● Problem description
In the records that follow, the lines from the one containing "bm_wstrb[j] = (3'(j)" to the one containing "Slacks: ideal ports", inclusive, are to be given again exactly.
● ● ● ● ● ● ●
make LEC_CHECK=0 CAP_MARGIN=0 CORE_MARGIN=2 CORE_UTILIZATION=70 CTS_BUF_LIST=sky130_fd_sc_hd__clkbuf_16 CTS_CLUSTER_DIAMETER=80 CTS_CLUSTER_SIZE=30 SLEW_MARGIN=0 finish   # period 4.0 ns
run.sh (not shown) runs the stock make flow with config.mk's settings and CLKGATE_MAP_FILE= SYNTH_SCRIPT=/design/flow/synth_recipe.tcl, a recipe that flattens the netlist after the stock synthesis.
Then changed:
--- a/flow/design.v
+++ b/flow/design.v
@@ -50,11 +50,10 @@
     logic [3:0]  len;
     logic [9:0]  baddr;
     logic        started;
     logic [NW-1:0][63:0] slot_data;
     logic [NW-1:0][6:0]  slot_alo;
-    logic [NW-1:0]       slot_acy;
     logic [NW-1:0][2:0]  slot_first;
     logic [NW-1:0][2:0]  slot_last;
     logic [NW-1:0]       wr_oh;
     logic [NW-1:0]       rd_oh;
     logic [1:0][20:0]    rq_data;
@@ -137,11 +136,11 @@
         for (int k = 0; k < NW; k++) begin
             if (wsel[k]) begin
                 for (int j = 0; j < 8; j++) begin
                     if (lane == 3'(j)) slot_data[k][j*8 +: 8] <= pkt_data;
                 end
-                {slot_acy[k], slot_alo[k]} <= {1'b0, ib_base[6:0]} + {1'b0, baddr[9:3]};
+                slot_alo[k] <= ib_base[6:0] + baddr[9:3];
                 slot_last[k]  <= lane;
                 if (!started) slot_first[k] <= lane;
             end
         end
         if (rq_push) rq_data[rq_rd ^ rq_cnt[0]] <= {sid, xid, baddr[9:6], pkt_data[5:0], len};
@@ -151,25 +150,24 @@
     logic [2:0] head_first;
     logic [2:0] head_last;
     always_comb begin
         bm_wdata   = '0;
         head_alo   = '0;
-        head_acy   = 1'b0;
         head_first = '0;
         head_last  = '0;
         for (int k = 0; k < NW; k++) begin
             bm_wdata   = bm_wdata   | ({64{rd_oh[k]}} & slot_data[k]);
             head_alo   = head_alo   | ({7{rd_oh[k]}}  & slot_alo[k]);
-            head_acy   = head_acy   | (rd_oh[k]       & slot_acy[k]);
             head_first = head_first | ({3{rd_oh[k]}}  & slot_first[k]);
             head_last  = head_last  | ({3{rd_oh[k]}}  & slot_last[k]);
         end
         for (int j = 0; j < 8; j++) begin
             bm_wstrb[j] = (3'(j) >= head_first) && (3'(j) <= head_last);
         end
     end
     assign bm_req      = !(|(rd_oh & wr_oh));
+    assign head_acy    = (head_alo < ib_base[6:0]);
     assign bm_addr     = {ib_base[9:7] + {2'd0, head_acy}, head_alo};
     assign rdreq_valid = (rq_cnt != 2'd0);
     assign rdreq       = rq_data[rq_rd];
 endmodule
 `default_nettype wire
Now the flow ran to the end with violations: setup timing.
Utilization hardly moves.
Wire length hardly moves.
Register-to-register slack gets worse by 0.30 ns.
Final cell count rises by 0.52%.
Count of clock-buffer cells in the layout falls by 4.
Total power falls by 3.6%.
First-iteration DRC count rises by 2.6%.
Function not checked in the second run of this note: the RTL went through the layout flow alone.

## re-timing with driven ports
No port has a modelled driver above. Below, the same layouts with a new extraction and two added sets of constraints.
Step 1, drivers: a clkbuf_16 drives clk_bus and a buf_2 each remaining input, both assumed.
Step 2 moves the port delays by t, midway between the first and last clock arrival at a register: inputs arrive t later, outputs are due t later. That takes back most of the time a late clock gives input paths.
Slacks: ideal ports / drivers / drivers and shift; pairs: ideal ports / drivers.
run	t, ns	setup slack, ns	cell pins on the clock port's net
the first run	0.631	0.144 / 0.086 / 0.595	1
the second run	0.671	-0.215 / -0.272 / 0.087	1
Context: an optimization exercise on an open-source flow, tuned for small area, a short achievable clock period and few clock cycles per item. The choices shown serve that exercise and are no tape-out recipe.
Where RTL was checked, it was by simulation tests only, not by an equivalence proof against the original.

Setup of v6:
==> flow/design.v <==
`default_nettype none
package swms_pkg;
    localparam int WINDOW_MAX   = 128;
    localparam int WINDOW_RESET = 100;
    localparam int SAMPLE_W = 16;
    localparam int LEN_W    = 8;
    localparam int PTR_W    = $clog2(WINDOW_MAX);
    localparam int FILL_W   = $clog2(WINDOW_MAX + 1);
    localparam int SUM_W    = SAMPLE_W + PTR_W + 1;
    localparam int SQSUM_W  = 2 * SAMPLE_W + PTR_W - 1;
endpackage
`default_nettype wire
`default_nettype none
module swms_ram #(
    parameter int WIDTH = 16,
    parameter int DEPTH = 128
) (
    input  wire logic                     clk,
    input  wire logic                     we,
    input  wire logic [$clog2(DEPTH)-1:0] waddr,
    input  wire logic [WIDTH-1:0]         wdata,
    input  wire logic                     re,
    input  wire logic [$clog2(DEPTH)-1:0] raddr,
    output logic      [WIDTH-1:0]         rdata
);
    logic [WIDTH-1:0] mem [DEPTH];
    always_ff @(posedge clk)
    begin
        if (we)
        begin
            mem[waddr] <= wdata;
        end
        if (re)
        begin
            rdata <= mem[raddr];
        end
    end
endmodule
`default_nettype wire
`default_nettype none
module sliding_window_mean_stddev (
    input  wire logic                               clk,
    input  wire logic                               rst_n,
    input  wire logic                               sample_valid,
    output logic                                    sample_stall,
    input  wire logic signed [swms_pkg::SAMPLE_W-1:0] sample,
    output logic                                    result_valid,
    input  wire logic                               result_stall,
    output logic signed [swms_pkg::SAMPLE_W-1:0]    mean,
    output logic        [swms_pkg::SAMPLE_W-1:0]    deviation,
    output logic                                    valid_res,
    input  wire logic                               cfg_valid,
    output logic                                    cfg_ready,
    input  wire logic   [swms_pkg::LEN_W-1:0]       window_length
);
    localparam int WINDOW_RESET = swms_pkg::WINDOW_RESET;
    localparam int NS = 22;                        
    localparam logic [NS-1:0] CUT = 22'h2a4924;
    logic [7:0]  n_reg;           
    logic [7:0]  fill_reg;        
    logic [6:0]  c_reg;           
    logic        en;              
    logic        busy;            
    logic        in_xfer, cfg_xfer, aligned;
    logic [7:0]  len_clamped;
    logic [6:0]  nm1;
    assign nm1 = 7'(n_reg - 8'd1);
    always_comb
    begin
        if (window_length == 8'd0)
            len_clamped = 8'd1;
        else if (window_length > 8'd128)
            len_clamped = 8'd128;
        else
            len_clamped = window_length;
    end
    assign aligned      = (fill_reg == 8'd0) || (c_reg == 7'd0);
    assign sample_stall = cfg_valid || !en || !aligned;
    assign in_xfer      = sample_valid && !sample_stall;
    assign cfg_ready    = !busy;
    assign cfg_xfer     = cfg_valid && !busy;
    wire full_b = (fill_reg == n_reg);
    wire full_a = full_b || ((fill_reg + 8'd1) == n_reg);
    always_ff @(posedge clk or negedge rst_n)
    begin
        if (!rst_n)
        begin
            n_reg    <= 8'(WINDOW_RESET);
            fill_reg <= '0;
        end
        else if (cfg_xfer)
        begin
            n_reg    <= len_clamped;
            fill_reg <= '0;
        end
        else if (in_xfer && !full_b)
        begin
            fill_reg <= fill_reg + 8'd1;
        end
    end
    always_ff @(posedge clk)
    begin
        if (in_xfer || c_reg == nm1)
            c_reg <= '0;
        else
            c_reg <= c_reg + 7'd1;
    end
    logic [15:0]        r0;
    logic [63:0][15:0]  s64;
    logic [31:0][15:0]  s32;
    logic [15:0][15:0]  s16;
    logic [7:0][15:0]   s8;
    logic [3:0][15:0]   s4;
    logic [1:0][15:0]   s2;
    logic [15:0]        s1;
    logic [15:0]        t1, t2, t3, t4, t5, t6, fb;
    assign t1 = nm1[6] ? s64[63] : r0;
    assign t2 = nm1[5] ? s32[31] : t1;
    assign t3 = nm1[4] ? s16[15] : t2;
    assign t4 = nm1[3] ? s8[7]   : t3;
    assign t5 = nm1[2] ? s4[3]   : t4;
    assign t6 = nm1[1] ? s2[1]   : t5;
    assign fb = nm1[0] ? s1      : t6;
    always_ff @(posedge clk)
    begin
        r0  <= in_xfer ? sample : fb;
        s64 <= {s64[62:0], r0};
        s32 <= {s32[30:0], t1};
        s16 <= {s16[14:0], t2};
        s8  <= {s8[6:0],   t3};
        s4  <= {s4[2:0],   t4};
        s2  <= {s2[0],     t5};
        s1  <= t6;
    end
    logic               vA, okA, firstA;
    logic signed [16:0] dA, pA;
    wire  signed [15:0] old = full_b ? fb : 16'sd0;
    always_ff @(posedge clk or negedge rst_n)
    begin
        if (!rst_n)
            vA <= 1'b0;
        else if (en)
            vA <= in_xfer;
    end
    always_ff @(posedge clk)
    begin
        if (en)
        begin
            okA    <= full_a;
            firstA <= (fill_reg == 8'd0);
            dA     <= 17'(sample) - 17'(old);
            pA     <= 17'(sample) + 17'(old);
        end
    end
    logic signed [23:0] s_reg;
    logic               vB, okB, firstB;
    logic signed [16:0] dB;
    logic signed [25:0] mB;
    wire  signed [23:0] s_base = firstA ? 24'sd0 : s_reg;
    wire  signed [25:0] np     = $signed({1'b0, n_reg}) * pA;
    always_ff @(posedge clk or negedge rst_n)
    begin
        if (!rst_n)
            vB <= 1'b0;
        else if (en)
            vB <= vA;
    end
    always_ff @(posedge clk)
    begin
        if (en && vA)
            s_reg <= s_base + 24'(dA);
        if (en)
        begin
            okB    <= okA;
            firstB <= firstA;
            dB     <= dA;
            mB     <= np - 26'(s_base) - 26'(s_base) - 26'(dA);
        end
    end
    logic [43:0]        v_reg;
    logic               vC, okC, sgC;
    logic [6:0]         mrC;
    logic [15:0]        mdC;
    wire  [43:0]        v_base = firstB ? 44'd0 : v_reg;
    wire  signed [43:0] dv     = 44'(dB) * 44'(mB);
    wire  [22:0]        s_mag  = s_reg[23] ? 23'(-s_reg) : 23'(s_reg);
    function automatic logic [22:0] mstep(input logic [22:0] st, input logic [7:0] n);
        logic [8:0] t;
        logic [7:0] a;
        a = {st[22:16], st[15]};
        t = {1'b0, a} - {1'b0, n};
        mstep = t[8] ? {a[6:0], st[14:0], 1'b0} : {t[6:0], st[14:0], 1'b1};
    endfunction
    always_ff @(posedge clk or negedge rst_n)
    begin
        if (!rst_n)
            vC <= 1'b0;
        else if (en)
            vC <= vB;
    end
    always_ff @(posedge clk)
    begin
        if (en && vB)
            v_reg <= v_base + 44'(dv);
        if (en)
        begin
            okC          <= okB;
            sgC          <= s_reg[23];
            {mrC, mdC}   <= mstep(mstep(s_mag, n_reg), n_reg);
        end
    end
    logic [NS:0]        bv, bok, bsg;
    logic [NS:0][43:0]  bV;
    logic [NS:0][23:0]  brem;
    logic [NS:0][21:0]  broot;
    logic [NS:0][22:0]  bm;
    logic [NS:0][6:0]   bdr;
    logic [NS:0][14:0]  bdq;
    logic [NS-1:0]        qv;
    logic [NS-1:0]        cv, cok, csg;
    logic [NS-1:0][43:0]  cV;
    logic [NS-1:0][23:0]  crem;
    logic [NS-1:0][21:0]  croot;
    logic [NS-1:0][22:0]  cm;
    logic [NS-1:0][6:0]   cdr;
    logic [NS-1:0][14:0]  cdq;
    assign bv[0]    = vC;
    assign bok[0]   = okC;
    assign bsg[0]   = sgC;
    assign bV[0]    = v_reg;
    assign brem[0]  = '0;
    assign broot[0] = '0;
    assign bm[0]    = {mrC, mdC};
    assign bdr[0]   = '0;
    assign bdq[0]   = '0;
    genvar k;
    generate
        for (k = 0; k < NS; k = k + 1)
        begin : g_step
            localparam int I = NS - 1 - k;    
            wire [k+2:0] rs   = {brem[k][k:0], bV[k][2*I+1 -: 2]};
            wire [k+2:0] tr   = {1'b0, broot[k][k:0], 2'b01};
            wire [k+3:0] diff = {1'b0, rs} - {1'b0, tr};
            wire         ge   = !diff[k+3];
            wire [k+1:0] rn   = ge ? diff[k+1:0] : rs[k+1:0];
            assign cv[k]    = bv[k];
            assign cok[k]   = bok[k];
            assign csg[k]   = bsg[k];
            assign cV[k]    = bV[k];
            assign crem[k]  = 24'(rn);
            assign croot[k] = 22'({broot[k][k:0], ge});
            if (k < 14)
            begin : g_mean
                assign cm[k] = mstep(bm[k], n_reg);
            end
            else
            begin : g_mean_done
                assign cm[k] = bm[k];
            end
            if (k < 6)
            begin : g_div_wait
                assign cdr[k] = '0;
                assign cdq[k] = '0;
            end
            else if (k == 6)
            begin : g_div_init
                assign cdr[k] = croot[k][6:0];
                assign cdq[k] = '0;
            end
            else
            begin : g_div
                wire [7:0] a = {bdr[k], ge};
                wire [8:0] t = {1'b0, a} - {1'b0, n_reg};
                assign cdr[k] = t[8] ? a[6:0] : t[6:0];
                assign cdq[k] = {bdq[k][13:0], !t[8]};
            end
            if (CUT[k])
            begin : g_reg
                logic        rv, rok, rsg;
                logic [43:0] rV;
                logic [23:0] rrem;
                logic [21:0] rroot;
                logic [22:0] rm;
                logic [6:0]  rdr;
                logic [14:0] rdq;
                always_ff @(posedge clk or negedge rst_n)
                begin
                    if (!rst_n)
                        rv <= 1'b0;
                    else if (en)
                        rv <= cv[k];
                end
                if (k == NS - 1)
                begin : g_out
                    always_ff @(posedge clk)
                    begin
                        if (en)
                        begin
                            rok <= cok[k];
                            rm  <= !cok[k] ? 23'd0 :
                                   csg[k] ? 23'(-cm[k][15:0]) : 23'(cm[k][15:0]);
                            rdq <= cok[k] ? cdq[k] : 15'd0;
                        end
                    end
                    assign rsg   = 1'b0;
                    assign rV    = '0;
                    assign rrem  = '0;
                    assign rroot = '0;
                    assign rdr   = '0;
                end
                else
                begin : g_mid
                    always_ff @(posedge clk)
                    begin
                        if (en)
                        begin
                            rok   <= cok[k];
                            rsg   <= csg[k];
                            rV    <= cV[k];
                            rrem  <= crem[k];
                            rroot <= croot[k];
                            rm    <= cm[k];
                            rdr   <= cdr[k];
                            rdq   <= cdq[k];
                        end
                    end
                end
                assign qv[k]      = rv;
                assign bv[k+1]    = rv;
                assign bok[k+1]   = rok;
                assign bsg[k+1]   = rsg;
                assign bV[k+1]    = rV;
                assign brem[k+1]  = rrem;
                assign broot[k+1] = rroot;
                assign bm[k+1]    = rm;
                assign bdr[k+1]   = rdr;
                assign bdq[k+1]   = rdq;
            end
            else
            begin : g_wire
                assign qv[k]      = 1'b0;
                assign bv[k+1]    = cv[k];
                assign bok[k+1]   = cok[k];
                assign bsg[k+1]   = csg[k];
                assign bV[k+1]    = cV[k];
                assign brem[k+1]  = crem[k];
                assign broot[k+1] = croot[k];
                assign bm[k+1]    = cm[k];
                assign bdr[k+1]   = cdr[k];
                assign bdq[k+1]   = cdq[k];
            end
        end
    endgenerate
    assign busy = vA || vB || vC || (|qv[NS-2:0]);
    assign en   = !(bv[NS] && result_stall);
    assign result_valid = bv[NS];
    assign valid_res    = bok[NS];
    assign mean         = bm[NS][15:0];
    assign deviation    = {1'b0, bdq[NS]};
endmodule
`default_nettype wire
make LEC_CHECK=0 CAP_MARGIN=20 CORE_MARGIN=2 CORE_UTILIZATION=40 SLEW_MARGIN=20 finish   # period 11.0 ns
run.sh (not shown) runs the stock make flow with config.mk's settings and CLKGATE_MAP_FILE= SYNTH_SCRIPT=/design/flow/synth_recipe.tcl, a recipe that flattens the netlist after the stock synthesis.
Setup changes, v6 to v7
--- a/flow/design.v
+++ b/flow/design.v
@@ -156,9 +156,10 @@
     logic               vB, okB, firstB;
     logic signed [16:0] dB;
     logic signed [25:0] mB;
     wire  signed [23:0] s_base = firstA ? 24'sd0 : s_reg;
-    wire  signed [25:0] np     = $signed({1'b0, n_reg}) * pA;
+    wire  signed [8:0]  n_s    = {1'b0, n_reg};
+    wire  signed [25:0] np     = n_s * pA;
     always_ff @(posedge clk or negedge rst_n)
     begin
         if (!rst_n)
             vB <= 1'b0;
Results
- v6 -> v7: synthesized area delta 0, exact match
- Diff v7..v6 | number of antenna diodes | unchanged
- v6 -> v7: total DRC errors in the routed layout delta 0, exact match
- Global-route usage came out exactly the same in v6 and v7.
- Delta (v7 minus v6): maximum frequency held steady; cell area reported after detailed placement held steady; final area held steady; layout buffer count excluding clock buffers held steady; global-route wire length before repair held steady.
Testbench counts of v7, summed over its fixed seeds: cycles 2,496, items 2,400.
Only the layout flow was run in v6; the RTL was not checked for function there.

==> afterwards: timing with drivers on the ports <==
The results above use ideal ports. As a check the final layouts listed here were re-extracted and re-timed, cells and wires unchanged.
Step 1 assumes that a clkbuf_16 drives the clock port and a buf_2 every other input.
Step 2 moves the port delays by t, midway between the first and last clock arrival at a register: inputs arrive t later, outputs are due t later. That takes back most of the time a late clock gives input paths.
Three values: ideal, step 1, step 2; two values: the first two.
| run | t (ns) | slack for setup (ns) | clock arrival spread, ns | worst register clock-pin slew, ns | worst slew at a driven data input, ns |
|---|---|---|---|---|---|
| v6 | 0.909 | 0.991 / 0.991 / 0.991 | 0.089 / 0.089 | 0.07 / 0.07 | 0.14 |
| v7 | 0.909 | 0.991 / 0.991 / 0.991 | 0.089 / 0.089 | 0.07 / 0.07 | 0.14 |
After both steps every run listed still meets setup and hold.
● ● ● ● ● ● ●
● Written solution
             bm_wstrb[j] = (3'(j) >= head_first) && (3'(j) <= head_last);
         end
     end
     assign bm_req      = !(|(rd_oh & wr_oh));
+    assign head_acy    = (head_alo < ib_base[6:0]);
     assign bm_addr     = {ib_base[9:7] + {2'd0, head_acy}, head_alo};
     assign rdreq_valid = (rq_cnt != 2'd0);
     assign rdreq       = rq_data[rq_rd];
 endmodule
 `default_nettype wire
Now the flow ran to the end with violations: setup timing.
Utilization hardly moves.
Wire length hardly moves.
Register-to-register slack gets worse by 0.30 ns.
Final cell count rises by 0.52%.
Count of clock-buffer cells in the layout falls by 4.
Total power falls by 3.6%.
First-iteration DRC count rises by 2.6%.
Function not checked in the second run of this note: the RTL went through the layout flow alone.

## re-timing with driven ports
No port has a modelled driver above. Below, the same layouts with a new extraction and two added sets of constraints.
Step 1, drivers: a clkbuf_16 drives clk_bus and a buf_2 each remaining input, both assumed.
Step 2 moves the port delays by t, midway between the first and last clock arrival at a register: inputs arrive t later, outputs are due t later. That takes back most of the time a late clock gives input paths.
Slacks: ideal ports / drivers / drivers and shift; pairs: ideal ports / drivers.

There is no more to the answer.